The locomotive colours  (red boiler and cow catcher and green cab) are the same as the LGB 1:22 scale model of Denver South Park and Pacific #18  (LGB model #2018D)  -- another memorial to my Garden Railway.

MEMORY JOGGERS FOR MY TRAVELS
Some art is more personal and evokes fond memories of places past and present - like my ranch, travels, or significant events in my life.

 
"Landwasser Viaduct"                                               "Autumn Colours"
(Narrow Gauge Steam -- Blonay-Chamby Baye de Clarens Viaduct )
Memories of Switzerland 1995 and 2009. Prints from Gerald Savine


"Paddle Steamer Italie at Montreaux, Lac Leman".
Memories of Switzerland -- print from Gerald Savine

   
"New Beginnings" and "Small Wonder" -- Hereford calf prints by Ailene Halvorson.
Memories of cold nights and wonderful mornings at Rocking Are Herefords.


"The Beef Starts Here", print #336 of 400 by Darcy Shaver -- the frame itself is a work of art.
The view on the right is a close approximatio to my "Ultimate Cabin in the Woods" that I built in the bush in Central Alberta.
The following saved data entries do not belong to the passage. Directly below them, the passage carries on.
==> trial 28: inputs <==
## amber_mul
module amber_mul (
input                       i_clk,
input                       i_rst,           
input                       i_start,
input                       i_accumulate,    
input       [31:0]          i_a,             
input       [31:0]          i_b,             
input       [31:0]          i_c,             
output                      o_ready,
output                      o_done,
output      [31:0]          o_result,
output      [1:0]           o_flags          
);
reg         busy;
reg         acc_q;
reg  [31:0] a_q;
reg  [31:0] c_q;
reg         done_d1;
reg         done_d2;
reg         done_d3;
wire        mult_done;
wire        take;
wire [31:0] mult_a;
wire [1:0]  mult_function;
assign take          = i_start && !busy;
assign o_ready       = !busy;
assign mult_a        = done_d2 ? c_q : a_q;
assign mult_function = busy ? { acc_q, 1'd0 } : { i_accumulate, take };
always @ ( posedge i_clk )
    if ( take )
        begin
        acc_q <= i_accumulate;
        a_q   <= i_a;
        c_q   <= i_c;
  ...
export LEC_CHECK = 0
export ABC_AREA = 0
export CAP_MARGIN = 20
export CORE_MARGIN = 2
export CORE_UTILIZATION = 72
export CTS_CLUSTER_DIAMETER = 397
export CTS_CLUSTER_SIZE = 99
export PLACE_DENSITY = 0.6
export SETUP_SLACK_MARGIN = 0.17
export SLEW_MARGIN = 20
create_clock -name core_clock -period 1.34 [get_ports {i_clk}]
run.sh (not shown) runs the stock make flow with config.mk's settings and CLKGATE_MAP_FILE=.
==> trial 60 (differences from trial 28) <==
==> flow/config.mk (replaced) <==
export PLATFORM = sky130hd
export DESIGN_NAME = amber_mul
export DESIGN_NICKNAME = amber_mul
export VERILOG_FILES = /design/flow/design.v
export SDC_FILE = /design/flow/constraint.sdc
export NUM_CORES = 4
export LEC_CHECK = 0
export CAP_MARGIN = 20
export CORE_MARGIN = 2
export CORE_UTILIZATION = 72
export CTS_CLUSTER_DIAMETER = 191
export CTS_CLUSTER_SIZE = 35
export PLACE_DENSITY = 0.81
export SLEW_MARGIN = 20
==> flow/constraint.sdc (replaced) <==
create_clock -name core_clock -period 4.63 [get_ports {i_clk}]
set_input_delay 0.9260 -clock core_clock [delete_from_list [all_inputs] [get_ports {i_clk}]]
set_output_delay 0.9260 -clock core_clock [all_outputs]
set_load 0.01 [all_outputs]
==> trial 3 (differences from trial 28) <==
==> flow/config.mk (replaced) <==
export PLATFORM = sky130hd
export DESIGN_NAME = amber_mul
export DESIGN_NICKNAME = amber_mul
export VERILOG_FILES = /design/flow/design.v
export SDC_FILE = /design/flow/constraint.sdc
export NUM_CORES = 4
export LEC_CHECK = 0
export ABC_AREA = 1
export CAP_MARGIN = 20
export CORE_MARGIN = 2
export CORE_UTILIZATION = 72
export CTS_CLUSTER_DIAMETER = 376
export CTS_CLUSTER_SIZE = 96
export PLACE_DENSITY = 0.38
export SLEW_MARGIN = 20
==> flow/constraint.sdc (replaced) <==
create_clock -name core_clock -period 3.78 [get_ports {i_clk}]
set_input_delay 0.7560 -clock core_clock [delete_from_list [all_inputs] [get_ports {i_clk}]]
set_output_delay 0.7560 -clock core_clock [all_outputs]
set_load 0.01 [all_outputs]
==> trial 33 (differences from trial 28) <==
==> flow/config.mk (replaced) <==
export PLATFORM = sky130hd
export DESIGN_NAME = amber_mul
export DESIGN_NICKNAME = amber_mul
export VERILOG_FILES = /design/flow/design.v
export SDC_FILE = /design/flow/constraint.sdc
export NUM_CORES = 4
export LEC_CHECK = 0
export CAP_MARGIN = 20
export CORE_MARGIN = 2
export CORE_UTILIZATION = 58
export PLACE_DENSITY = 0.81
export SETUP_SLACK_MARGIN = 0.8
export SLEW_MARGIN = 20
==> flow/constraint.sdc (replaced) <==
create_clock -name core_clock -period 2.71 [get_ports {i_clk}]
set_input_delay 0.5420 -clock core_clock [delete_from_list [all_inputs] [get_ports {i_clk}]]
set_output_delay 0.5420 -clock core_clock [all_outputs]
set_load 0.01 [all_outputs]
==> comparison table <==
Clock network power: trial 60 1.38 mW; trial 3 1.88 mW; trial 28 -; trial 33 -
Worst Setup End Kind: trial 60 register; trial 3 register; trial 28 -; trial 33 -
Switching share of power: trial 60 0.348; trial 3 0.378; trial 28 -; trial 33 -
CP Class: trial 60 reg -> reg; trial 3 reg -> reg; trial 28 -; trial 33 -
Worst reg-to-reg path cell count: trial 60 17; trial 3 21; trial 28 -; trial 33 -
Sequential cell count of the final layout: trial 60 143; trial 3 143; trial 28 -; trial 33 -
Cell group occupying the most layout area: trial 60 combinational gates; trial 3 combinational gates; trial 28 -; trial 33 -
Area added between synthesis and finish: trial 60 25.4%; trial 3 21.6%; trial 28 -; trial 33 -
Internal power consumption: trial 60 3.04 mW; trial 3 3.87 mW; trial 28 -; trial 33 -
Average vias per placed instance: trial 60 7.39; trial 3 6.74; trial 28 -; trial 33 -
Sequential cell area: trial 60 0.00419 mm²; trial 3 0.00419 mm²; trial 28 -; trial 33 -
Top Layer Used: trial 60 met4; trial 3 met4; trial 28 -; trial 33 -
DRC violation count after routing: trial 60 0; trial 3 0; trial 28 -; trial 33 -
Maximum achievable frequency: trial 60 0.200 GHz; trial 3 0.245 GHz; trial 28 -; trial 33 -
Sum of met2 wire segment lengths after detailed routing: trial 60 15.9 mm; trial 3 17.3 mm; trial 28 -; trial 33 -
Class of the worst hold path: trial 60 reg -> reg; trial 3 reg -> reg; trial 28 -; trial 33 -
Non-clock inverters: trial 60 47; trial 3 172; trial 28 -; trial 33 -
Run status: trial 60 complete, but fails checks; trial 3 complete, but fails checks; trial 28 stopped before the end; trial 33 stopped before the end
Failing step: trial 60 -; trial 3 -; trial 28 detailed placement; trial 33 global routing
Layout check failures: trial 60 negative setup slack; trial 3 negative setup slack; trial 28 -; trial 33 -
Worst vdd rail ir drop: trial 60 0.334 mV; trial 3 0.390 mV; trial 28 -; trial 33 -
Total standard cell area after synthesis: trial 60 0.0102 mm²; trial 3 0.0111 mm²; trial 28 0.0102 mm²; trial 33 0.0102 mm²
It didn't take long to turn it into a working purebred Hereford ranch, Rocking Are Herefords.

  "Running Horses" -- Chinese Scroll on silk
Memories of a 1974 business trip, before China was "discovered" by the West.



"1948 MG-TC", silk screen, limited edition #5 of 7 by Ian Stewart -- my favourite car.
At various times I owned four different MG cars, an MG-TC in Australia, two different MG-TD's in Canada, and an MGB-GT that made the trip from Calgary to Montreal in 48 hours to see Expo '67, (celebrating Canada's 100th birthday).
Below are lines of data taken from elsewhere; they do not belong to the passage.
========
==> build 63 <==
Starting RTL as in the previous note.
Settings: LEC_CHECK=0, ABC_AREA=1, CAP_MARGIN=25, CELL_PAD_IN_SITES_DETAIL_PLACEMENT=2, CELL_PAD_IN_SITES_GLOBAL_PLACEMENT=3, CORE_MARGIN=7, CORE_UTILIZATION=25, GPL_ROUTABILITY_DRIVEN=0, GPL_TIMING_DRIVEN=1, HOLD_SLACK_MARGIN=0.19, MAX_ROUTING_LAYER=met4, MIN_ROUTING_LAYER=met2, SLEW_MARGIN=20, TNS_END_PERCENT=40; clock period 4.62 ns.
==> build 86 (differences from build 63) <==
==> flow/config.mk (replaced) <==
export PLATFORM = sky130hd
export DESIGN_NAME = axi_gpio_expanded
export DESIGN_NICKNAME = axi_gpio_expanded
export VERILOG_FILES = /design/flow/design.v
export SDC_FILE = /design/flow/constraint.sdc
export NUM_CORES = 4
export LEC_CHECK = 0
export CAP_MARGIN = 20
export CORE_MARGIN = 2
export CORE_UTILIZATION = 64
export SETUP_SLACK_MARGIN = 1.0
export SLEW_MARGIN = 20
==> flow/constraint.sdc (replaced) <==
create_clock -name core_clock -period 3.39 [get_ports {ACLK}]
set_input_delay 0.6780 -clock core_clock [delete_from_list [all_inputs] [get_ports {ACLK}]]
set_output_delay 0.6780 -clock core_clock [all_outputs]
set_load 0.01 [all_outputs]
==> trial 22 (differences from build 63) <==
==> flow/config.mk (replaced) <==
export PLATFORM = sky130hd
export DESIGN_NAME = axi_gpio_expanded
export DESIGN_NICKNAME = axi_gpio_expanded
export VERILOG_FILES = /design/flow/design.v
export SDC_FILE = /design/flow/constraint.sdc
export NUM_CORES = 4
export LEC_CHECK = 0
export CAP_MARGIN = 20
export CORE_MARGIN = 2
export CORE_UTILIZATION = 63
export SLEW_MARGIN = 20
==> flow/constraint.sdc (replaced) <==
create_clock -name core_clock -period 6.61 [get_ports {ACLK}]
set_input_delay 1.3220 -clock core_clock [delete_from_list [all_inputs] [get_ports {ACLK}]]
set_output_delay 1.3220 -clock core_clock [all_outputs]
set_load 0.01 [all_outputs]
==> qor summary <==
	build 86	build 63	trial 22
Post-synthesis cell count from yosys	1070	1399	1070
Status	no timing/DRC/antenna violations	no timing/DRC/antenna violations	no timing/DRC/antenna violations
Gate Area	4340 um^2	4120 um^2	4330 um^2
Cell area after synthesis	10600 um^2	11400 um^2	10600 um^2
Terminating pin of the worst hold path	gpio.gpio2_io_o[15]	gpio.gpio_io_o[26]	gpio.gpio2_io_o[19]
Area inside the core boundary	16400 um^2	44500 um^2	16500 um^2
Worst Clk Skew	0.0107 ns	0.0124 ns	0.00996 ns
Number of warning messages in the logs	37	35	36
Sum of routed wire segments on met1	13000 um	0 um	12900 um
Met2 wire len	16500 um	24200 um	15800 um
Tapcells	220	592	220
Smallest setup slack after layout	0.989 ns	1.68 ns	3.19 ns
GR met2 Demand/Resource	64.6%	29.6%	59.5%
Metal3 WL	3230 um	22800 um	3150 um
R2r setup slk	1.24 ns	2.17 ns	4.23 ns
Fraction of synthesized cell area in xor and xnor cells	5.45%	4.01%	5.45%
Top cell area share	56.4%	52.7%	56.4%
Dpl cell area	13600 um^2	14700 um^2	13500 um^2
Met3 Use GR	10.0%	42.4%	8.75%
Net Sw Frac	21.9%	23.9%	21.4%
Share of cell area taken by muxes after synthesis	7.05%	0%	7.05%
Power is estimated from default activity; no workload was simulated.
"Sydney Opera House", oil on canvas by Bai Yi -- those were the days!
I was just turning 29 and assigned to be Resident Manager of a seismic data pocessing center in Sydney,
with a staff of 45 and a budget of $1 million a year. The sharks weren't all in the water!

SOUVENIRS  OF DAYS PAST


"Lifetime Achievement Award" from Canadian Well Logging Society March 2019
Rocky Mountains and Foothils tactile sculpture, with Gamma Ray well log curve


"Horned Hereford Bull" and "Cow with Calf", Beswick figurines
Commorating 40 years of ranch life raising Purebred Herefords.



"China National Railway 150th Anniversary" -- in mempry of my 1974 trip from Hong Kong through Canton to Shanghai by steam train en route to Beijing.
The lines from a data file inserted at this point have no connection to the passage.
## ember
==> flow/design.v (excerpt) <==
module FreqCounter(
	 input clock,
	 input reset,
	 input IPS_left,
     input IPS_mid,
     input IPS_right,
	 input signalleftred,
	 input signalleftblue,
	 input signalrightred,
	 input signalrightblue,	 
	 output right_red,
	 output left_red,
	 output left_forward,
     output left_backward,
     output right_forward,
     output right_backward,
	 output a, b, c, d, e, f, g,  
     output [3:0]an
    );
Size in the first run: about 3,800 cells after synthesis, about 480 flip-flops, ~26 I/O pins, about 28,000 sq um of cells after synthesis.
Settings: LEC_CHECK=0, ABC_AREA=1, CAP_MARGIN=20, CORE_MARGIN=2, CORE_UTILIZATION=72, CTS_CLUSTER_SIZE=15, HOLD_SLACK_MARGIN=0.3, PLACE_DENSITY_LB_ADDON=0.01, SETUP_SLACK_MARGIN=-0.15, SLEW_MARGIN=20; clock period 5.05 ns.
run.sh (not shown) runs the stock make flow with config.mk's settings and CLKGATE_MAP_FILE=.
Status ember: flow complete, layout not clean - setup timing
The following lists how fjord was set up differently from ember:
Settings: PLACE_DENSITY_LB_ADDON no longer set, was 0.01; SETUP_SLACK_MARGIN no longer set, was -0.15; ABC_AREA no longer set, was 1; CTS_CLUSTER_SIZE no longer set, was 15; CORE_UTILIZATION now 40, was 72; HOLD_SLACK_MARGIN no longer set, was 0.3; the clock period (ns, I/O delays scaled along) now 8.07, was 5.05.
==> comparison <==
In fjord the sequential-to-total area share from yosys stat turned out 3.1 points higher than in ember. Re final-layout setup total negative slack: fjord is 11.19 ns up on ember. fjord finished all stages; the layout is clean. In the metrics for fjord and ember, the one carrying the higher ratio of final minimum period to clock period is ember. fjord vs ember — worst hold path stage count rose 1. Between fjord and ember, it is fjord whose width of the die is higher, by about 28%. Against ember, fjord reports a final area that is lower.
--- input diff fjord..zinc ---
Settings: swapping 40 for 70 in CORE_UTILIZATION; putting CTS_CLUSTER_SIZE at 22 where nothing was set; swapping 8.07 for 6.16 in the clock period (ns, I/O delays scaled along).
==> comparison <==
- [flow] zinc | stages: complete | final checks: fail | reason: setup timing
- When zinc is measured against fjord, its non-clock buffer count turns out 150 higher.
- Higher power goes to zinc over fjord.
- Fill cell total of the finished layout: zinc lower than fjord
- Delta (zinc minus fjord): summed area of non-filler cells in the final layout rose 1500 sq um, flop share of the area fell 1.6 points, worst path arrival time fell 1.06 ns.
- Clock-buffer cell count, zinc vs fjord: down by more than 10%
- zinc vs fjord: first-iteration DRC count up
- Compared with fjord, zinc shows a higher wire length of the first global-routing pass.
- For number of placement rows, dividing the value from zinc by the value from fjord gives 0.75.
Input changes introduced in xenon (baseline for comparison: zinc):
Settings: CTS_CLUSTER_SIZE now 69, was 22; HOLD_SLACK_MARGIN now 0.05, previously not set; CORE_UTILIZATION now 40, was 70; the clock period (ns, I/O delays scaled along) now 9.32, was 6.16.
[summary]
xenon completed every stage of the flow, and the final layout passed the timing, design-rule and antenna checks. On sequential share of power: between zinc and xenon, it ends up higher for xenon. The met2 routing resource usage after global routing of xenon falls short of that of zinc by 24 points. Measured against each other, zinc and xenon differ in count of buffers added by post-CTS timing repair for setup, the higher figure coming from zinc. Going from zinc to xenon, non-clock buffer count shows a reduction of 157; logic depth of the worst register-to-register path shows no meaningful change. Going from zinc to xenon, summed area of non-filler cells in the final layout dropped 5.3%; via count now sits lower; critical path depth went down 3; placed cell count climbed about 8%. Diff zinc and xenon: clock group share of total power higher in xenon. Where clock network power consumption is concerned, zinc is outperformed by xenon.

========
FreqCounter again, from the RTL that the note above started with.
==> flow/config.mk <==
export PLATFORM = sky130hd
export DESIGN_NAME = FreqCounter
export DESIGN_NICKNAME = FreqCounter
export VERILOG_FILES = /design/flow/design.v
export SDC_FILE = /design/flow/constraint.sdc
export NUM_CORES = 4
export LEC_CHECK = 0
export ABC_AREA = 1
export CAP_MARGIN = 20
export CORE_MARGIN = 2
export CORE_UTILIZATION = 67
export SLEW_MARGIN = 20
==> flow/constraint.sdc <==
create_clock -name core_clock -period 4.82 [get_ports {clock}]
set_input_delay 0.9640 -clock core_clock [delete_from_list [all_inputs] [get_ports {clock}]]
set_output_delay 0.9640 -clock core_clock [all_outputs]
set_load 0.01 [all_outputs]
The baseline reached the layout checks and failed them: setup timing.
Edit:
--- a/flow/config.mk
+++ b/flow/config.mk
@@ -10,3 +10,4 @@
 export CORE_MARGIN = 2
-export CORE_UTILIZATION = 67
+export CORE_UTILIZATION = 69
 export SLEW_MARGIN = 20
+export TNS_END_PERCENT = 5
==> flow/constraint.sdc (replaced) <==
create_clock -name core_clock -period 5.8 [get_ports {clock}]
set_input_delay 1.1600 -clock core_clock [delete_from_list [all_inputs] [get_ports {clock}]]
set_output_delay 1.1600 -clock core_clock [all_outputs]
set_load 0.01 [all_outputs]
After rerunning: The changed run completed without violations. Synthesized area is unchanged. Utilization shrinks by 1.9 points. Register-to-register slack gains 0.79 ns. Power went down by a quarter to a third. Final area falls by a few percent. Clock-buffer cell count is higher by 8. Routed wire length is lower by a few percent. Die size fell by a few percent. Sequential power goes down by about a fifth. Clock skew falls by 0.019 ns.
Edit:
--- a/flow/config.mk
+++ b/flow/config.mk
@@ -7,7 +7,6 @@
 export LEC_CHECK = 0
-export ABC_AREA = 1
 export CAP_MARGIN = 20
 export CORE_MARGIN = 2
-export CORE_UTILIZATION = 69
+export CORE_UTILIZATION = 67
+export SETUP_SLACK_MARGIN = 1.8
 export SLEW_MARGIN = 20
-export TNS_END_PERCENT = 5
==> flow/constraint.sdc (replaced) <==
create_clock -name core_clock -period 6.53 [get_ports {clock}]
set_input_delay 1.3060 -clock core_clock [delete_from_list [all_inputs] [get_ports {clock}]]
set_output_delay 1.3060 -clock core_clock [all_outputs]
set_load 0.01 [all_outputs]
=> The changed run finished clean. Worst setup slack gains 0.096 ns. Synthesized cell count fell by 26%. Routed wire length fell by 17%. Total power fell by 46%. Area after synthesis fell by about 8%. Combinational power fell by about 90%.

========
FreqCounter again, from the RTL that the note above started with.
==> flow/config.mk <==
export PLATFORM = sky130hd
export DESIGN_NAME = FreqCounter
export DESIGN_NICKNAME = FreqCounter
export VERILOG_FILES = /design/flow/design.v
export SDC_FILE = /design/flow/constraint.sdc
export NUM_CORES = 4
export LEC_CHECK = 0
export CAP_MARGIN = 20
export CELL_PAD_IN_SITES_DETAIL_PLACEMENT = 2
export CORE_ASPECT_RATIO = 1.01
export CORE_MARGIN = 7
export CORE_UTILIZATION = 68
export CTS_CLUSTER_SIZE = 90
export GPL_ROUTABILITY_DRIVEN = 0
export HOLD_SLACK_MARGIN = 0.05
export MAX_ROUTING_LAYER = met5
export MIN_ROUTING_LAYER = met2
export SETUP_SLACK_MARGIN = 1.54
export SLEW_MARGIN = 25
export TNS_END_PERCENT = 10
==> flow/constraint.sdc <==
create_clock -name core_clock -period 5.89 [get_ports {clock}]
set_input_delay 1.1780 -clock core_clock [delete_from_list [all_inputs] [get_ports {clock}]]
set_output_delay 1.1780 -clock core_clock [all_outputs]
set_load 0.01 [all_outputs]
The baseline aborted during 3_5_place_dp.
Rerun with:
Settings changed: ABC_AREA from default to 1, CELL_PAD_IN_SITES_DETAIL_PLACEMENT 2 to default, CORE_ASPECT_RATIO 1.01 to default, CORE_MARGIN 7 to 2, CORE_UTILIZATION 68 to 72, CTS_CLUSTER_SIZE 90 to default, GPL_ROUTABILITY_DRIVEN 0 to default, HOLD_SLACK_MARGIN 0.05 to default, MAX_ROUTING_LAYER met5 to default, MIN_ROUTING_LAYER met2 to default, PLACE_DENSITY_LB_ADDON from default to 0.01, SETUP_SLACK_MARGIN 1.54 to 1.12, SLEW_MARGIN 25 to 20, TNS_END_PERCENT 10 to default.
Clock period 5.89 ns to 6.64 ns, I/O delays scaled along.
The changed run finished with timing, DRC and antenna clean; synthesized area rises by roughly a tenth; synthesized cell count rises by a quarter to a third; die area falls by a few percent.
Rerun with:
Settings changed: CORE_UTILIZATION 72 to 70, CTS_CLUSTER_SIZE from default to 73, PLACE_DENSITY_LB_ADDON 0.01 to default, SETUP_SLACK_MARGIN 1.12 to default.
Clock period 6.64 ns to 5.32 ns, I/O delays scaled along.
Outcome: With this change the flow finished but failed the layout checks on negative setup slack. Global-route usage rose by 0.56 points. Utilization rose by 0.42 points. Total power rose by about 30%.
Rerun with:
Settings changed: CORE_UTILIZATION 70 to 72, CTS_CLUSTER_DIAMETER from default to 359, CTS_CLUSTER_SIZE 73 to 14, SETUP_SLACK_MARGIN from default to 0.94.
Clock period 5.32 ns to 8.15 ns, I/O delays scaled along.
Result: Now the flow completed with no timing, DRC or antenna violations. First-iteration DRC count is lower by 20%. Die size goes down by about 2.7%. Sequential share of layout area increases by 3.7 points. Area after synthesis stays the same. Synthesized cell count does not change.

========
Setup of run A:
Starting RTL as in the previous note.
==> flow/design.v (excerpt) <==
module FreqCounter(
	 input clock,
	 input reset,
	 input IPS_left,
     input IPS_mid,
     input IPS_right,
	 input signalleftred,
	 input signalleftblue,
	 input signalrightred,
	 input signalrightblue,	 
	 output right_red,
	 output left_red,
	 output left_forward,
     output left_backward,
     output right_forward,
     output right_backward,
	 output a, b, c, d, e, f, g,  
     output [3:0]an
    );
Settings: LEC_CHECK=0, CAP_MARGIN=40, CELL_PAD_IN_SITES_DETAIL_PLACEMENT=1, CORE_MARGIN=2, CORE_UTILIZATION=42, CTS_CLUSTER_DIAMETER=353, GPL_ROUTABILITY_DRIVEN=1, GPL_TIMING_DRIVEN=1, MAX_ROUTING_LAYER=met5, SLEW_MARGIN=20; clock period 7.56 ns.
Input changes introduced in run B (baseline for comparison: run A):
- MAX_ROUTING_LAYER removed (was met5)
- GPL_TIMING_DRIVEN removed (was 1)
- CORE_UTILIZATION changed from 42 to 70
- CAP_MARGIN changed from 40 to 20
- GPL_ROUTABILITY_DRIVEN removed (was 1)
- CTS_CLUSTER_DIAMETER removed (was 353)
- CELL_PAD_IN_SITES_DETAIL_PLACEMENT removed (was 1)
- the clock period (ns, I/O delays scaled along) changed from 7.56 to 6.16
## What came out
Ran to the end and failed final checks on setup timing: run B. Run B has cell internal power dissipation above what run A had. The final number of setup-violating endpoints in run B sits 1 above the value recorded for run A. Diff run A -> run B: required time of the worst setup path shows a reduction of 1.38 ns; sum of internal, switching and leakage power has increased; setup slack of the worst register-to-register path shrank by 0.57 ns; maximum frequency increased by 0.018 GHz relative to the old numbers. Compared with run A, the detailed router inserted more vias in run B. Run B vs run A — initial antenna violation count rose 1. Final critical-path required period delta for run B relative to run A: 0.83 ns lower.
The inputs of run C differ from those of run B as listed below.
- changing CORE_UTILIZATION from 70 to 65
- setting SETUP_SLACK_MARGIN to 1.9 for the first time
- changing the clock period (ns, I/O delays scaled along) from 6.16 to 7.33
--- outcome ---
- Summary of run C over run B: share of power burned in combinational logic shrank by 0.9 points, count of instances resized after the clock tree is built increased 27.
- Run C: flow completed, timing, DRC and antenna clean
- [run B] flow finished | final checks: failed | reasons: setup timing
- On headroom to the max-slew limit, run B beats run C.
- Summary of run C over run B: total power per unit cell area fell 14%, arithmetic-cell share of the synthesized area counting full adders, half adders and majority gates closely matched the old numbers, sum of routed wire segments on met1 went down, mean routed wirelength per cell -0.76 um, residual antenna-violating net count after detailed routing barely changed.
- [compare] base=run B new=run C: fill cell total of the finished layout picked up an extra 600, starting density of the core moved down, sequential share of power -0.5 points.
Relative to run C, the following input files were edited for run D:
- setting CTS_CLUSTER_SIZE to 15 for the first time
- setting ABC_AREA to 1 for the first time
- setting PLACE_DENSITY_LB_ADDON to 0.01 for the first time
- changing CORE_UTILIZATION from 65 to 72
- changing SETUP_SLACK_MARGIN from 1.9 to 1.76
- changing the clock period (ns, I/O delays scaled along) from 7.33 to 7.12
Compared with run C, run D shows via count that has gone up by more than a quarter.
In the reports for run C and run D, the larger critical path data arrival time belongs to run C.
Going from run C to run D, wire length after detailed routing grew by more than a quarter.

========
Starting RTL as in the previous note.
export LEC_CHECK = 0
export CAP_MARGIN = 20
export CELL_PAD_IN_SITES_DETAIL_PLACEMENT = 1
export CORE_MARGIN = 2
export CORE_UTILIZATION = 18
export GPL_ROUTABILITY_DRIVEN = 1
export PLACE_DENSITY_LB_ADDON = 0.26
export SLEW_MARGIN = 20
create_clock -name core_clock -period 4.68 [get_ports {clock}]
The first run produced a layout that fails on setup timing.
Edit:
CELL_PAD_IN_SITES_DETAIL_PLACEMENT = default   (was 1)
CORE_UTILIZATION = 72   (was 18)
GPL_ROUTABILITY_DRIVEN = default   (was 1)
PLACE_DENSITY_LB_ADDON = 0.01   (was 0.26)
SETUP_SLACK_MARGIN = 1.92   (was default)
clock period = 7.07 ns   (was 4.68 ns; I/O delays follow)
What happened: The changed run completed without violations; final cell count shrinks by 32%; sequential power decreases by 34%; global-route usage increases by 22 points.
Edit:
CORE_UTILIZATION = 9   (was 72)
PLACE_DENSITY_LB_ADDON = default   (was 0.01)
SETUP_SLACK_MARGIN = default   (was 1.92)
clock period = 10.9 ns   (was 7.07 ns; I/O delays follow)
After rerunning:
- The changed run completed without violations
- routed wire length drops by a few percent
- via count drops by a little under a tenth
- total power drops by a quarter to a third
- global-route usage drops by 27 points
- final cell count climbs by well over a third
- synthesized area is unchanged

========
FreqCounter again, from the RTL that the note above started with.
make LEC_CHECK=0 ABC_AREA=1 CAP_MARGIN=20 CORE_MARGIN=10 CORE_UTILIZATION=40 MIN_ROUTING_LAYER=met1 SLEW_MARGIN=15 TNS_END_PERCENT=40 finish   # period 6.74 ns
Rerun with:
--- a/flow/config.mk
+++ b/flow/config.mk
@@ -6,8 +6,11 @@
 export NUM_CORES = 4
 export LEC_CHECK = 0
-export ABC_AREA = 1
+export ABC_AREA = 0
 export CAP_MARGIN = 20
+export CELL_PAD_IN_SITES_DETAIL_PLACEMENT = 2
 export CORE_MARGIN = 10
-export CORE_UTILIZATION = 40
+export CORE_UTILIZATION = 31
+export GPL_TIMING_DRIVEN = 1
+export MAX_ROUTING_LAYER = met4
 export MIN_ROUTING_LAYER = met1
 export SLEW_MARGIN = 15
Outcome: The changed run finished but fails on setup timing. Routed wire length climbs by well over a third. Sequential cell count is unchanged. Maximum frequency drops by roughly a tenth. Final cell count drops by about a fifth. Die size climbs by about a fifth. Final area drops by a few percent. Sequential power drops by roughly a tenth. Via count climbs slightly. Synthesized cell count drops by a quarter to a third.
No activity file was given, so power comes from the tool's default toggle rates.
"Great Pyrenees Mountain Dog", Sandcast Figurine  
In memory of six Great Pyrenees, along with six other lovely mutts, four Red-Point Siamese cats, and other assorted  critters that preserved my sanity over the years.


"Siberian Tiger" (rug as a wall hanging), 30 x 52 inches. Handmade by ladies of Dhaka Women's Cooperative.
Momento of five trips to Bangladesh for SSI on behalf of CIDA in the early 1990s.


"Camel and Pyramids" wall hangings, Acrylic on burlap, 33 x 48 jnches.
Mpmento of some hair-raising trips to Libya and Kuwait for SSI in the 1990's.